Question of the day: why is Fox News anchor (and hopelessly incompetent amateur) Shepard Smith allowed on the air? Particularly in such visible assignments? Is it just me or is it obvious to everyone else that he has the IQ of a doorknob and the delivery of an overzealous trainee at Radio Shack? Is that supposed to be part of the charm?

Malls

Seems another city is engaging in a discussion about removing its ill-advised downtown pedestrian mall from the 1960s. They’re dropping like flies all over the country, from Winston-Salem to Chicago, as municipalities realize this well-intentioned attempt to compete with the suburbs actually did little more than make Main Street more desolate than it already was. And Fresno’s is even among the liveliest of the survivors…

But San Francisco drags out the notion of closing Market Street once a year or so. Since we’re so “different” and “special” here, it’s naturally assumed that any idea which has failed miserably everywhere else in the country will magically and mystically succeed here if it costs a lot of money and inconveniences a lot of people. And especially if it involves making the city look just a little bit more like Disneyland…

Yes, I know I’ve written about this before, but I never cease to be amazed by this san Francisco smugness which says that we can never learn from the mistakes of other cities. We’re only allowed to MAKE the mistakes so other cities can learn from US. Some would call this visionary. Some would just call it wasteful arrogance…
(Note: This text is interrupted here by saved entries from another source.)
From an optimization exercise on the open Yosys and OpenROAD flow, aimed at a short achievable clock period; shortcuts taken in it are not production practice.
Only simulation tests tie the RTL to the original design; equivalence was not proved.
The flow treats the clock pin as an ideal source. Dropping or thinning the clock tree relies on that and would not hold on a real chip.
Power is estimated from default activity; no workload was simulated.

==> inputs of trial 80 <==
==> flow/design.v <==
module mc_fifo #(
    parameter int NUM_CHANNELS      = 4,
    parameter int BUFFER_SIZE       = 16,
    parameter int DATA_WIDTH        = 32,
    parameter int ALMOST_FULL_LEVEL = 14,
    localparam int LEVEL_WIDTH      = $clog2(BUFFER_SIZE + 1)
) (
    input  logic                                clock,
    input  logic                                rst_n,
    input  logic [NUM_CHANNELS*DATA_WIDTH-1:0]  data_in,
    input  logic [NUM_CHANNELS-1:0]             data_in_valid,
    output logic [NUM_CHANNELS-1:0]             data_in_full,
    output logic [NUM_CHANNELS-1:0]             data_in_almost_full,
    output logic [NUM_CHANNELS*DATA_WIDTH-1:0]  data_out,
    output logic [NUM_CHANNELS-1:0]             data_out_valid,
    input  logic [NUM_CHANNELS-1:0]             data_out_ack,
    input  logic [NUM_CHANNELS-1:0]             flush,
    output logic [NUM_CHANNELS*LEVEL_WIDTH-1:0] level,
    output logic [NUM_CHANNELS-1:0]             overflow
);
    localparam logic [LEVEL_WIDTH-1:0] LVL_ONE  = LEVEL_WIDTH'(1);
    for (genvar c = 0; c < NUM_CHANNELS; c++) begin : g_ch
        logic [BUFFER_SIZE*DATA_WIDTH-1:0] mem;
        logic [DATA_WIDTH-1:0]  din;
        logic [LEVEL_WIDTH-1:0] lvl_q;
        logic [LEVEL_WIDTH-1:0] lvl_d;
        logic [BUFFER_SIZE:0]   oh_q;      
        logic [BUFFER_SIZE:0]   oh_d;
        logic                   full_q;
        logic                   afull_q;
        logic                   valid_q;
        logic                   ovf_q;
        logic                   push;
        logic                   pop;
        assign din = data_in[c*DATA_WIDTH +: DATA_WIDTH];
        assign push = data_in_valid[c] & ~oh_q[BUFFER_SIZE] & ~flush[c];
        assign pop  = data_out_ack[c] & ~oh_q[0] & ~flush[c];
        always_comb begin
            lvl_d = lvl_q;
            oh_d  = oh_q;
            if (flush[c]) begin
                lvl_d = '0;
                oh_d  = {{BUFFER_SIZE{1'b0}}, 1'b1};
            end else if (push && !pop) begin
                lvl_d = lvl_q + LVL_ONE;
                oh_d  = {oh_q[BUFFER_SIZE-1:0], 1'b0};
            end else if (pop && !push) begin
                lvl_d = lvl_q - LVL_ONE;
                oh_d  = {1'b0, oh_q[BUFFER_SIZE:1]};
            end
        end
        always_ff @(posedge clock or negedge rst_n) begin
            if (!rst_n) begin
                lvl_q   <= '0;
                oh_q    <= {{BUFFER_SIZE{1'b0}}, 1'b1};
                full_q  <= 1'b0;
                afull_q <= 1'b0;
                valid_q <= 1'b0;
                ovf_q   <= 1'b0;
            end else begin
                lvl_q   <= lvl_d;
                oh_q    <= oh_d;
                full_q  <= oh_d[BUFFER_SIZE];
                afull_q <= |oh_d[BUFFER_SIZE:ALMOST_FULL_LEVEL];
                valid_q <= ~oh_d[0];
                if (flush[c])
                    ovf_q <= 1'b0;
                else if (data_in_valid[c] && oh_q[BUFFER_SIZE])
                    ovf_q <= 1'b1;
            end
        end
        always_ff @(posedge clock or negedge rst_n) begin
            if (!rst_n)
                mem[0 +: DATA_WIDTH] <= '0;
            else if (flush[c])
                mem[0 +: DATA_WIDTH] <= '0;
            else if (data_out_ack[c])
                mem[0 +: DATA_WIDTH] <= (oh_q[0] | oh_q[1]) ? (data_in_valid[c] ? din : '0)
                                                            : mem[DATA_WIDTH +: DATA_WIDTH];
            else if (data_in_valid[c] && oh_q[0])
                mem[0 +: DATA_WIDTH] <= din;
        end
        for (genvar i = 1; i < BUFFER_SIZE; i++) begin : g_ent
            if (i < BUFFER_SIZE - 1) begin : g_mid
                always_ff @(posedge clock) begin
                    if (data_out_ack[c])
                        mem[i*DATA_WIDTH +: DATA_WIDTH] <= (data_in_valid[c] && oh_q[i+1])
                            ? din : mem[(i+1)*DATA_WIDTH +: DATA_WIDTH];
                    else if (data_in_valid[c] && oh_q[i])
                        mem[i*DATA_WIDTH +: DATA_WIDTH] <= din;
                end
            end else begin : g_last
                always_ff @(posedge clock) begin
                    if (data_in_valid[c] && (data_out_ack[c] ? oh_q[i+1] : oh_q[i]))
                        mem[i*DATA_WIDTH +: DATA_WIDTH] <= din;
                end
            end
        end
        assign data_out[c*DATA_WIDTH +: DATA_WIDTH]  = mem[0 +: DATA_WIDTH];
        assign level[c*LEVEL_WIDTH +: LEVEL_WIDTH]   = lvl_q;
        assign data_in_full[c]                       = full_q;
        assign data_in_almost_full[c]                = afull_q;
        assign data_out_valid[c]                     = valid_q;
        assign overflow[c]                           = ovf_q;
    end
endmodule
Interesting time-waster for today. Cool photos. Many of which are disintegrating

Seattle

 

Woke up. Fell out of bed. Had visions of Beth’s Cafe in the head. Mark had been alerted to this place and its six- and twelve-egg omelettes before we left. Visiting was a necessity. Breakfast was quite good and cheap. And the “spatulas of the world” series on the wall was a special treat. As was the loud-mouthed cook who shouted at us when we came in. we decided that he was going to be our houseboy when we move to Seattle.

Today was to be somewhat agenda-less, which allowed us to roam the city freely. Actually, there were a couple of agenda items, the first of which was a search for the Fremont Bridge Troll, which allegedly lives under a bridge. It was a valiant effort, but we never found the damned thing. Probably because we were under the wrong bridge.

 

After Fremont, we drove around in the increasing rain (it was nice to get a feel for what the northwest is REALLY like after a week of sunshine) and finally landed downtown for agenda item #2: the Seattle Underground Tour. I took this tour at age 10 and really loved it. I loved it at 37 too. I won’t spoil it for you, but I will mention that it’s all about the stories and that it doesn’t photograph terribly well.

 

We also hit Metsker’s Maps and wandered around Pioneer Square a little. I like Pioneer Square; gentrified as it may be, it still seems like Skid Row too, which is very appropriate since the very term “skid row” had its genesis here. I saw my first wino in Pioneer Square et the tender age of 10.

 

We looked at the spot where the Pergola was (and will be again, evidently) and had pizza.

 

 

Last night in Seattle, and there was much ground to cover. We covered Bellevue (a very odd place) and both the floating bridges (very odd structures) and then dorve through the University District and Ballard pondering dinner.

 

We settled on a Dick’s Drive-In north of Ballard for dinner. Interesting place; in just five minutes it went from seeming relatively uncrowded to being swarmed by flocks of Mormon-looking teenagers. The whole thing was so very wholesome. I sort of hada desire to start making out with Mark in the parking lot.

 

After dinner, we looked around Ballard some more and visited two Safeways in a desperate search for Funyuns and other road supplies for Saturday’s very long drive. Then we headed down for one last look at downtown Seattle by night.